`src/rtl/phy_csr_pkg.sv`:
```
package phy_csr_pkg;

    localparam int unsigned A_REV      = 32'h300;
    localparam int unsigned A_SCRATCH  = 32'h301;
    localparam int unsigned A_NAME0    = 32'h302;
    localparam int unsigned A_NAME1    = 32'h303;
    localparam int unsigned A_NAME2    = 32'h304;
    localparam int unsigned A_WLOCK    = 32'h312;
    localparam int unsigned A_LOOP     = 32'h313;
    localparam int unsigned A_FSEL     = 32'h314;
    localparam int unsigned A_FDATA    = 32'h315;
    localparam int unsigned A_CDR      = 32'h321;
    localparam int unsigned A_FRMERR   = 32'h323;
    localparam int unsigned A_CLR      = 32'h324;
    localparam int unsigned A_ALIGNED  = 32'h326;
    localparam int unsigned A_DESKEW   = 32'h329;

    localparam logic [31:0] NAME0_VAL = 32'h0000_3235;
    localparam logic [31:0] NAME1_VAL = 32'h0000_4745;
    localparam logic [31:0] NAME2_VAL = 32'h0070_6373;

    typedef enum logic [3:0] {
        SEL_NONE,
        SEL_REV,
        SEL_SCRATCH,
        SEL_NAME0,
        SEL_NAME1,
        SEL_NAME2,
        SEL_WLOCK,
        SEL_LOOP,
        SEL_FSEL,
        SEL_FDATA,
        SEL_CDR,
        SEL_FRMERR,
        SEL_CLR,
        SEL_ALIGNED,
        SEL_DESKEW
    } reg_sel_e;

    typedef enum logic {
        RD_IDLE,
        RD_RESP
    } rd_state_e;

endpackage

```
`src/rtl/phy_csr_decode.sv`:
```
module phy_csr_decode
    import phy_csr_pkg::*;
#(
    parameter int ADDR_W = 12
) (
    input  logic [ADDR_W-1:0] addr,
    output reg_sel_e          sel
);
    always_comb begin
        case (32'(addr))
            A_REV:     sel = SEL_REV;
            A_SCRATCH: sel = SEL_SCRATCH;
            A_NAME0:   sel = SEL_NAME0;
            A_NAME1:   sel = SEL_NAME1;
            A_NAME2:   sel = SEL_NAME2;
            A_WLOCK:   sel = SEL_WLOCK;
            A_LOOP:    sel = SEL_LOOP;
            A_FSEL:    sel = SEL_FSEL;
            A_FDATA:   sel = SEL_FDATA;
            A_CDR:     sel = SEL_CDR;
            A_FRMERR:  sel = SEL_FRMERR;
            A_CLR:     sel = SEL_CLR;
            A_ALIGNED: sel = SEL_ALIGNED;
            A_DESKEW:  sel = SEL_DESKEW;
            default:   sel = SEL_NONE;
        endcase
    end
endmodule

```
`src/rtl/phy_csr_sticky.sv`:
```
module phy_csr_sticky (
    input  logic clk,
    input  logic rst,
    input  logic set_i,
    input  logic hold_clr_i,
    output logic q
);
    always_ff @(posedge clk) begin
        if (rst || hold_clr_i) begin
            q <= 1'b0;
        end else if (set_i) begin
            q <= 1'b1;
        end
    end
endmodule

```
`src/rtl/phy_csr_flag_mux.sv`:
```
module phy_csr_flag_mux #(
    parameter int LANES  = 4,
    parameter int FSEL_W = 3,
    localparam int NTYPES = 1 << FSEL_W
) (
    input  logic [NTYPES*LANES-1:0] flags_i,
    input  logic [FSEL_W-1:0]       sel_i,
    output logic [LANES-1:0]        lanes_o
);
    logic [LANES-1:0] by_type [NTYPES];

    for (genvar t = 0; t < NTYPES; t++) begin : g_type
        assign by_type[t] = flags_i[t*LANES +: LANES];
    end

    assign lanes_o = by_type[sel_i];
endmodule

```
`src/rtl/phy_csr_bank.sv`:
```
module phy_csr_bank
    import phy_csr_pkg::*;
#(
    parameter int          LANES  = 4,
    parameter int          ADDR_W = 12,
    parameter int          FSEL_W = 3,
    parameter logic [31:0] REV_ID = 32'h0001_0200,
    localparam int         NTYPES = 1 << FSEL_W
) (
    input  logic                    clk,
    input  logic                    rst,
    input  logic [ADDR_W-1:0]       csr_addr,
    input  logic                    csr_wr,
    input  logic [31:0]             csr_wdata,
    input  logic                    csr_rd,
    output logic [31:0]             csr_rdata,
    output logic                    csr_rvalid,
    input  logic [LANES-1:0]        word_lock_i,
    input  logic [LANES-1:0]        cdr_lock_i,
    input  logic [NTYPES*LANES-1:0] fifo_flags_i,
    input  logic                    frame_err_i,
    input  logic                    pcs_aligned_i,
    input  logic                    deskew_done_i,
    input  logic                    deskew_err_i,
    output logic [LANES-1:0]        loopback_o
);
    reg_sel_e          sel;
    rd_state_e         state_q;
    rd_state_e         state_d;
    logic [31:0]       scratch_q;
    logic [LANES-1:0]  loop_q;
    logic [FSEL_W-1:0] fsel_q;
    logic              clr_q;
    logic              frm_err_q;
    logic              dsk_err_q;
    logic              lock_lost;
    logic [LANES-1:0]  flag_lanes;
    logic [31:0]       rd_word;

    phy_csr_decode #(.ADDR_W(ADDR_W)) u_dec (
        .addr (csr_addr),
        .sel  (sel)
    );

    phy_csr_flag_mux #(.LANES(LANES), .FSEL_W(FSEL_W)) u_fmux (
        .flags_i (fifo_flags_i),
        .sel_i   (fsel_q),
        .lanes_o (flag_lanes)
    );

    assign lock_lost = ~(&word_lock_i);

    phy_csr_sticky u_frm (
        .clk        (clk),
        .rst        (rst),
        .set_i      (frame_err_i),
        .hold_clr_i (clr_q | lock_lost),
        .q          (frm_err_q)
    );

    phy_csr_sticky u_dsk (
        .clk        (clk),
        .rst        (rst),
        .set_i      (deskew_err_i),
        .hold_clr_i (clr_q),
        .q          (dsk_err_q)
    );

    // Writable registers
    always_ff @(posedge clk) begin
        if (rst) begin
            scratch_q <= '0;
            loop_q    <= '0;
            fsel_q    <= '0;
            clr_q     <= 1'b0;
        end else if (csr_wr) begin
            case (sel)
                SEL_SCRATCH: scratch_q <= csr_wdata;
                SEL_LOOP:    loop_q    <= csr_wdata[LANES-1:0];
                SEL_FSEL:    fsel_q    <= csr_wdata[FSEL_W-1:0];
                SEL_CLR:     clr_q     <= csr_wdata[0];
                default:     ;
            endcase
        end
    end

    assign loopback_o = loop_q;

    // Read word selection
    always_comb begin
        rd_word = '0;
        unique case (sel)
            SEL_REV:     rd_word = REV_ID;
            SEL_SCRATCH: rd_word = scratch_q;
            SEL_NAME0:   rd_word = NAME0_VAL;
            SEL_NAME1:   rd_word = NAME1_VAL;
            SEL_NAME2:   rd_word = NAME2_VAL;
            SEL_WLOCK:   rd_word[LANES-1:0]  = word_lock_i;
            SEL_LOOP:    rd_word[LANES-1:0]  = loop_q;
            SEL_FSEL:    rd_word[FSEL_W-1:0] = fsel_q;
            SEL_FDATA:   rd_word[LANES-1:0]  = flag_lanes;
            SEL_CDR:     rd_word[LANES-1:0]  = cdr_lock_i;
            SEL_FRMERR:  rd_word[0]          = frm_err_q;
            SEL_CLR:     rd_word[0]          = clr_q;
            SEL_ALIGNED: rd_word[0]          = pcs_aligned_i;
            SEL_DESKEW:  rd_word[1:0]        = {dsk_err_q, deskew_done_i};
            SEL_NONE:    rd_word = '0;
        endcase
    end

    // Read response state machine: next state
    always_comb begin
        state_d = state_q;
        unique case (state_q)
            RD_IDLE: state_d = csr_rd ? RD_RESP : RD_IDLE;
            RD_RESP: state_d = csr_rd ? RD_RESP : RD_IDLE;
        endcase
    end

    // State register
    always_ff @(posedge clk) begin
        if (rst) begin
            state_q <= RD_IDLE;
        end else begin
            state_q <= state_d;
        end
    end

    // Read data capture
    always_ff @(posedge clk) begin
        if (rst) begin
            csr_rdata <= '0;
        end else if (csr_rd) begin
            csr_rdata <= rd_word;
        end
    end

    // Outputs of the state machine
    always_comb begin
        csr_rvalid = 1'b0;
        unique case (state_q)
            RD_IDLE: csr_rvalid = 1'b0;
            RD_RESP: csr_rvalid = 1'b1;
        endcase
    end
endmodule

```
::::::
Read through the entries, then copy every line where the string "enum" is found.

• **EXPECTED ANSWER**
    typedef enum logic [3:0] {
    typedef enum logic {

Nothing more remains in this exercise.